[Saved data entries]

((

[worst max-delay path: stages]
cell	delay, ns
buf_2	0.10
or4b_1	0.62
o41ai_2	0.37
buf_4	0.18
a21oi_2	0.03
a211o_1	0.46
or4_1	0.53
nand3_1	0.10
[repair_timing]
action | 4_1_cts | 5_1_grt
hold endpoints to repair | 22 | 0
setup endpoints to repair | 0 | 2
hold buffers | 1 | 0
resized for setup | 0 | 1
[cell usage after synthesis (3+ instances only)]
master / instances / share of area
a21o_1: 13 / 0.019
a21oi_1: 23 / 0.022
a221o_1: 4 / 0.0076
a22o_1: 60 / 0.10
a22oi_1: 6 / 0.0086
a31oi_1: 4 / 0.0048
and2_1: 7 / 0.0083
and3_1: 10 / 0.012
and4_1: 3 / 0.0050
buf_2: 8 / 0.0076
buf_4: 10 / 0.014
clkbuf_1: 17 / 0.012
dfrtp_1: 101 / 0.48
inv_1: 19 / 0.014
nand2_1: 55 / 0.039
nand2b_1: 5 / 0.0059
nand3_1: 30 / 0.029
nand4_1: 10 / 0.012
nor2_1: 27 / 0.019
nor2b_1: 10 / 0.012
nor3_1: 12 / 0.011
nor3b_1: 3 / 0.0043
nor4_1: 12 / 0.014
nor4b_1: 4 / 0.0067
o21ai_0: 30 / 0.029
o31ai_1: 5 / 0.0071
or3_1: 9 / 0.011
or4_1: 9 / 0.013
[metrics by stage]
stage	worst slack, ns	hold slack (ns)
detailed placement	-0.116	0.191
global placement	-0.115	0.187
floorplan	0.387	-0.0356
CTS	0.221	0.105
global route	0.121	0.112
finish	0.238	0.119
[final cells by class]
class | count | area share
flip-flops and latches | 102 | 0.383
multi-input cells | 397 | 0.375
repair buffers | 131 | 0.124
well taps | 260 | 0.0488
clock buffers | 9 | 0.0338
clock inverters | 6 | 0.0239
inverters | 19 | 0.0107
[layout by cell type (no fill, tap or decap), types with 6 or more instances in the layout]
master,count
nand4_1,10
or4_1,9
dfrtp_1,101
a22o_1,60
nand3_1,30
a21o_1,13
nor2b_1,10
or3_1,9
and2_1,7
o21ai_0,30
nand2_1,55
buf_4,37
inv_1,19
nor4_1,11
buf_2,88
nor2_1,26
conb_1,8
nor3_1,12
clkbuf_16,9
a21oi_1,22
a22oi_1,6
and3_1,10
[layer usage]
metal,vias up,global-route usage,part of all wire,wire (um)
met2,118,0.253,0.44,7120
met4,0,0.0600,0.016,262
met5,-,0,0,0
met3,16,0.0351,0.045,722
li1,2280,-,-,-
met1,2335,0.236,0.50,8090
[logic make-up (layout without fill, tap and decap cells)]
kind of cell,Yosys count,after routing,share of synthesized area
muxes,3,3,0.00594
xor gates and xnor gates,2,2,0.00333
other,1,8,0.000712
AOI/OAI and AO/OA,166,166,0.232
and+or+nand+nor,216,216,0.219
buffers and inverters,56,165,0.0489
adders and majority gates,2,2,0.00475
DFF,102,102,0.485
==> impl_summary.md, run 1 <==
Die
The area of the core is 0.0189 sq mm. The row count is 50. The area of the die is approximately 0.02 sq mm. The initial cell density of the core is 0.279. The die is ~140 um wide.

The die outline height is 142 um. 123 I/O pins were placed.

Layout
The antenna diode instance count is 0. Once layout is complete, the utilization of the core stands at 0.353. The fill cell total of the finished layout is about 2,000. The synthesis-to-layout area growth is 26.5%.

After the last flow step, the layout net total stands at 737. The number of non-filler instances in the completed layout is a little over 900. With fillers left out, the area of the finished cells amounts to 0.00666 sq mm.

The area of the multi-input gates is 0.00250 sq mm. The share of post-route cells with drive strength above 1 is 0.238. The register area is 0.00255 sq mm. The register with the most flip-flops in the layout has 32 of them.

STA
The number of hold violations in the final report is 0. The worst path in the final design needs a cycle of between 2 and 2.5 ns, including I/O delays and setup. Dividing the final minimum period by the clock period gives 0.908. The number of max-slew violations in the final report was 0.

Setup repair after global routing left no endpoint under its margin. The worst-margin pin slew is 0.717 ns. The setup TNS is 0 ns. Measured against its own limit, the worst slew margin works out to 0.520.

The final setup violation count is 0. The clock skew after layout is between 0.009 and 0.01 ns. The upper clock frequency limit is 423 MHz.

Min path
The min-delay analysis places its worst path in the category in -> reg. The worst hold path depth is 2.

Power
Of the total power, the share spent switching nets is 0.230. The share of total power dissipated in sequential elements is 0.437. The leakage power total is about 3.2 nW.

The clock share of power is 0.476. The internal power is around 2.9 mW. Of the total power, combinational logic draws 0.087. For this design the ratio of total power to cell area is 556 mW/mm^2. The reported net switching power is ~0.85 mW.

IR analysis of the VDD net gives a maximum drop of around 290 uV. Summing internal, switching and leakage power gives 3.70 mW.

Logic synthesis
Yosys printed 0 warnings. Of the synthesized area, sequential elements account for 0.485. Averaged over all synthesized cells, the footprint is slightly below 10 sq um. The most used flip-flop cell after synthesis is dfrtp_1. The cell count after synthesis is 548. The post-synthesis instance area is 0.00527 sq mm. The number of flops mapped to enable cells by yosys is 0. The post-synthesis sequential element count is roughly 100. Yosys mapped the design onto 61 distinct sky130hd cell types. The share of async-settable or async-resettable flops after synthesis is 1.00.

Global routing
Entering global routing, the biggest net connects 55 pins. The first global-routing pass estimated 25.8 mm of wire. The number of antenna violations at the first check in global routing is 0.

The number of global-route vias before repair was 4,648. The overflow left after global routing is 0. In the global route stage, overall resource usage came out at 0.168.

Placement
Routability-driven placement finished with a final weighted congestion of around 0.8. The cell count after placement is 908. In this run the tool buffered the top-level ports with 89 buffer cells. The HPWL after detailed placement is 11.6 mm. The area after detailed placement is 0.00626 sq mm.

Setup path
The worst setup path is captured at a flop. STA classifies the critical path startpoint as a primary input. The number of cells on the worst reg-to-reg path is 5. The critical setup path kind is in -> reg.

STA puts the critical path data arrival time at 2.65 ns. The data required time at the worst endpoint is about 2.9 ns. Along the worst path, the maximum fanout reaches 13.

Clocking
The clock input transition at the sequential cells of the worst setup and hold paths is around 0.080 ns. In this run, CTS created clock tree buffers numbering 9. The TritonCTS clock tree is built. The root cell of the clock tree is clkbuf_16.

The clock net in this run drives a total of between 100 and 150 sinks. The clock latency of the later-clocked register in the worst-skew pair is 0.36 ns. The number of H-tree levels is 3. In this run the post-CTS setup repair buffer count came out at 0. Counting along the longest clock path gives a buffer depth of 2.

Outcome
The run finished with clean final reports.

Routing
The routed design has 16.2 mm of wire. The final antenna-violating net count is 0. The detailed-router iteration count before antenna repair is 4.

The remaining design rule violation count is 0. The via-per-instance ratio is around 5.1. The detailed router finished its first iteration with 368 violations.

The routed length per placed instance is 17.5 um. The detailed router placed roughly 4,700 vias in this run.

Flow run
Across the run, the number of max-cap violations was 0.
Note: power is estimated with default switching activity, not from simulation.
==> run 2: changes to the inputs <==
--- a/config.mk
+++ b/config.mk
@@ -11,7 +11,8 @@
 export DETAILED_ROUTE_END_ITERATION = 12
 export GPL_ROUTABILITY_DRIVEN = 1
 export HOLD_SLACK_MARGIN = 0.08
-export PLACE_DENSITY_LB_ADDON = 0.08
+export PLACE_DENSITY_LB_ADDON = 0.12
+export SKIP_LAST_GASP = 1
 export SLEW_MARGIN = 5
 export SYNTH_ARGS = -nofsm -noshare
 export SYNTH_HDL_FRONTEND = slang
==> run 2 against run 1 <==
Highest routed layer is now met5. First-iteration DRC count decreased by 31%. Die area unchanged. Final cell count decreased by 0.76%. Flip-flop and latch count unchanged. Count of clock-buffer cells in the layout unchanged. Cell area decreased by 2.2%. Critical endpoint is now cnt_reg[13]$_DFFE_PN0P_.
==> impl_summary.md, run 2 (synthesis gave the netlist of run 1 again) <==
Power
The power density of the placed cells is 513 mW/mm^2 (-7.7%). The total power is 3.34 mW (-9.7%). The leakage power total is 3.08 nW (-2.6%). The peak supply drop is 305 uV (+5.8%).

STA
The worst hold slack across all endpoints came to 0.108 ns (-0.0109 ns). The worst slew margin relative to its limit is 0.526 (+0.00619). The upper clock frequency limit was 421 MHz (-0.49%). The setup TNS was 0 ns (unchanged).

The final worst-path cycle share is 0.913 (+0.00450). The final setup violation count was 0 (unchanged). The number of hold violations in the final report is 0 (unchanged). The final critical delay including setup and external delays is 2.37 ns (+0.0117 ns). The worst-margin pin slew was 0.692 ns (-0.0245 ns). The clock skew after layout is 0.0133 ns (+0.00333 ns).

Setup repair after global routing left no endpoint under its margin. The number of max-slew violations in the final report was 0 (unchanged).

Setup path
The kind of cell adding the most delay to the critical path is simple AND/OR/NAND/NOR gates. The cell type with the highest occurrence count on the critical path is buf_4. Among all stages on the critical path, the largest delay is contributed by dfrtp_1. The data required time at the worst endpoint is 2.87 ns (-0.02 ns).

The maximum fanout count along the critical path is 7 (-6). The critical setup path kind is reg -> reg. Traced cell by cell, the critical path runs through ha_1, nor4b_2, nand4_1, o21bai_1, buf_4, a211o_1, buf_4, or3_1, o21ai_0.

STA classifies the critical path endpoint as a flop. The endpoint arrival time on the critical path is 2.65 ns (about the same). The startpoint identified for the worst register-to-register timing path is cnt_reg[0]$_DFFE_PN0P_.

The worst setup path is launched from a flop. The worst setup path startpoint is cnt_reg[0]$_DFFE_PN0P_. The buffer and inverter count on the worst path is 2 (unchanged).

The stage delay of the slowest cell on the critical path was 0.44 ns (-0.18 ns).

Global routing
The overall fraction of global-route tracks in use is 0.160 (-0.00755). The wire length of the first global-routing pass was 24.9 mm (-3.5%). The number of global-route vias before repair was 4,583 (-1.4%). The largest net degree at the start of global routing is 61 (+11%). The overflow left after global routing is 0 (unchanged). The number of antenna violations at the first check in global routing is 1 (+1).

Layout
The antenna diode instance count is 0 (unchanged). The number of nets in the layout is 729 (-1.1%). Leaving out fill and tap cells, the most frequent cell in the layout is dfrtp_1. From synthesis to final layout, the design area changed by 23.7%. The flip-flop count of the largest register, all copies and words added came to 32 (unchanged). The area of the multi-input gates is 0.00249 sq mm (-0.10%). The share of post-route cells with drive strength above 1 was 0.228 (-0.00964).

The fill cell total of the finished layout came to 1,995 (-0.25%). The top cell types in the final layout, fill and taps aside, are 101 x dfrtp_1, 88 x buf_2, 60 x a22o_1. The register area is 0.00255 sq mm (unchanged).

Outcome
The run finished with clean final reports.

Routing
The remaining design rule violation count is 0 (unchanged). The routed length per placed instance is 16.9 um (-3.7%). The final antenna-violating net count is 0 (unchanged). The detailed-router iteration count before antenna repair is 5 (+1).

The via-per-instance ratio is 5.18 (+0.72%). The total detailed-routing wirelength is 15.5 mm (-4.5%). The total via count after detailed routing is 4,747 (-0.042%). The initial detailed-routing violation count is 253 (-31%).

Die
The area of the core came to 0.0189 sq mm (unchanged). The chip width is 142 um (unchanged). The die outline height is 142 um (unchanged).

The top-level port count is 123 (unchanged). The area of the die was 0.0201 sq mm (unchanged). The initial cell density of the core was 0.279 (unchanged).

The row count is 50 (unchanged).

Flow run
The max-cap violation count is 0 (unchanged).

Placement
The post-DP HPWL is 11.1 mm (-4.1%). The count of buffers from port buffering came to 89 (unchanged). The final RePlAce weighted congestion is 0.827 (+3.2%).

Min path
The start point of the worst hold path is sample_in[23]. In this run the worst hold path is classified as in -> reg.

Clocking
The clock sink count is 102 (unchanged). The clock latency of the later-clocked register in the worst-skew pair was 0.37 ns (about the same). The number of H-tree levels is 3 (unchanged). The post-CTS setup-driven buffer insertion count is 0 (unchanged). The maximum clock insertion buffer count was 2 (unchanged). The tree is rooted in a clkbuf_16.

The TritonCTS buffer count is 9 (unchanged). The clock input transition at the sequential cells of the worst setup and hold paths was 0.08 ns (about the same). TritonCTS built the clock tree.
[config.mk]
export PLATFORM = sky130hd
export DESIGN_NAME = pts_top
export DESIGN_NICKNAME = d
export VERILOG_FILES = /design/src/pts_pkg.sv /design/src/pts_tag_fifo.sv /design/src/pts_top.sv
export SDC_FILE = /design/constraint.sdc
export NUM_CORES = 1
export LEC_CHECK = 0
export ABC_AREA = 1
export BUFFER_PORTS_ARGS = -buffer_cell sky130_fd_sc_hd__buf_2
export CAP_MARGIN = 40
export CORE_AREA = 2 2 304 306
export DETAILED_ROUTE_END_ITERATION = 16
export DIE_AREA = 0 0 306 308
export HOLD_SLACK_MARGIN = 0.12
export PLACE_DENSITY_LB_ADDON = 0.2
export SKIP_CTS_REPAIR_TIMING = 1
export SYNTH_ARGS = -nofsm -noshare
export SYNTH_HDL_FRONTEND = slang
export SYNTH_SLANG_ARGS = --single-unit
[constraint.sdc]
create_clock -name aclk -period 3.5 [get_ports aclk]
set_input_delay 0.7 -clock aclk [delete_from_list [all_inputs] [get_ports aclk]]
set_output_delay 0.7 -clock aclk [all_outputs]
set_load 0.01 [all_outputs]
[src/pts_pkg.sv]
// Shared constants and types of the timestamp sideband block.
package pts_pkg;
    // Field widths.
    localparam int TAG_W = 16;
    localparam int STAMP_W = 80;
    localparam int LANE_W = 2;
    localparam int FILL_W = 7;
    localparam int OFS_W = 16;
    localparam int RXTS_W = 64;
    localparam int NUM_LANES = 4;
    localparam int ADDR_W = 8;
    // Tag queue shape: operation code above the tag.
    localparam int FIFO_DEPTH = 8;
    localparam int FIFO_AW = 3;
    localparam int FIFO_W = 18;
    localparam logic [FIFO_AW:0] FIFO_PTR_STEP = 4'h1;
    // Register byte offsets.
    localparam logic [ADDR_W-1:0] ADDR_CTRL = 8'h00;
    localparam logic [ADDR_W-1:0] ADDR_STATUS = 8'h04;
    localparam logic [ADDR_W-1:0] ADDR_MASK = 8'h08;
    localparam logic [ADDR_W-1:0] ADDR_ERROR = 8'h0C;
    localparam logic [ADDR_W-1:0] ADDR_FILL = 8'h10;
    // Event bit positions in status and mask.
    localparam int NUM_EVENTS = 4;
    localparam int EV_WR_ERR = 0;
    localparam int EV_RD_ERR = 1;
    localparam int EV_TX_STAMP = 2;
    localparam int EV_RX_SOP = 3;
    // Control fields and reset values.
    localparam int CTRL_ONE_STEP = 0;
    localparam logic CTRL_ONE_STEP_RESET = 1'h1;
    localparam logic [NUM_EVENTS-1:0] EVENTS_RESET = 4'h0;
    localparam logic [FILL_W-1:0] FILL_RESET = 7'h00;
    localparam logic [FILL_W-1:0] FILL_MAX = 7'h7F;
    localparam logic [FILL_W-1:0] FILL_STEP = 7'h01;
    localparam logic [TAG_W-1:0] TAG_IGNORED = 16'h0000;
    localparam logic [31:0] WORD_ZERO = 32'h0000_0000;
    // AXI responses.
    localparam logic [1:0] RESP_OKAY = 2'h0;
    localparam logic [1:0] RESP_DECERR = 2'h3;
    // Per-frame operation codes.
    typedef enum logic [1:0] {
        OP_NONE = 2'h0,
        OP_ONE_STEP = 2'h1,
        OP_TWO_STEP = 2'h2,
        OP_RESERVED = 2'h3
    } pts_op_t;
    // Write channel states, Gray coded in list order; the RESP to IDLE return flips both bits.
    typedef enum logic [1:0] {
        WS_IDLE = 2'h0,
        WS_ADDR = 2'h1,
        WS_RESP = 2'h3,
        WS_DATA = 2'h2
    } pts_wstate_t;
endpackage

[src/pts_tag_fifo.sv]
// Tag queue that pairs accepted frames with their later timestamps.
`timescale 1ns/100ps
module pts_tag_fifo (
    // Clock, reset and enable.
    input logic aclk,
    input logic aresetn,
    input logic ce,
    // Filling side.
    input logic push,
    input logic [pts_pkg::FIFO_W-1:0] push_data,
    output logic full,
    // Draining side.
    input logic pop,
    output logic [pts_pkg::FIFO_W-1:0] head_data,
    output logic empty
);
    logic [pts_pkg::FIFO_W-1:0] mem [pts_pkg::FIFO_DEPTH];
    logic [pts_pkg::FIFO_AW:0] wr_ptr;
    logic [pts_pkg::FIFO_AW:0] rd_ptr;
    wire do_push = ce & push & ~full;
    wire do_pop = ce & pop & ~empty;
    wire same_slot = wr_ptr[pts_pkg::FIFO_AW-1:0] == rd_ptr[pts_pkg::FIFO_AW-1:0];

    // The extra pointer bit tells a full queue from an empty one.
    assign full = same_slot & (wr_ptr[pts_pkg::FIFO_AW] != rd_ptr[pts_pkg::FIFO_AW]);
    assign empty = wr_ptr == rd_ptr;
    assign head_data = mem[rd_ptr[pts_pkg::FIFO_AW-1:0]];

    always_ff @(posedge aclk) begin
        if (do_push) begin
            mem[wr_ptr[pts_pkg::FIFO_AW-1:0]] <= push_data;
        end
    end

    always_ff @(posedge aclk) begin
        if (!aresetn) begin
            wr_ptr <= '0;
            rd_ptr <= '0;
        end else begin
            if (do_push) begin
                wr_ptr <= wr_ptr + pts_pkg::FIFO_PTR_STEP;
            end
            if (do_pop) begin
                rd_ptr <= rd_ptr + pts_pkg::FIFO_PTR_STEP;
            end
        end
    end
endmodule // pts_tag_fifo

))

Work request »
In the entries above, the lines from the one bearing "The max-cap violation count is 0 (unchanged)." up to and including the one bearing "The clock sink" should be transcribed exactly; no other line is wanted.

Solution to this problem »
The max-cap violation count is 0 (unchanged).

Placement
The post-DP HPWL is 11.1 mm (-4.1%). The count of buffers from port buffering came to 89 (unchanged). The final RePlAce weighted congestion is 0.827 (+3.2%).

Min path
The start point of the worst hold path is sample_in[23]. In this run the worst hold path is classified as in -> reg.

Clocking
The clock sink count is 102 (unchanged). The clock latency of the later-clocked register in the worst-skew pair was 0.37 ns (about the same). The number of H-tree levels is 3 (unchanged). The post-CTS setup-driven buffer insertion count is 0 (unchanged). The maximum clock insertion buffer count was 2 (unchanged). The tree is rooted in a clkbuf_16.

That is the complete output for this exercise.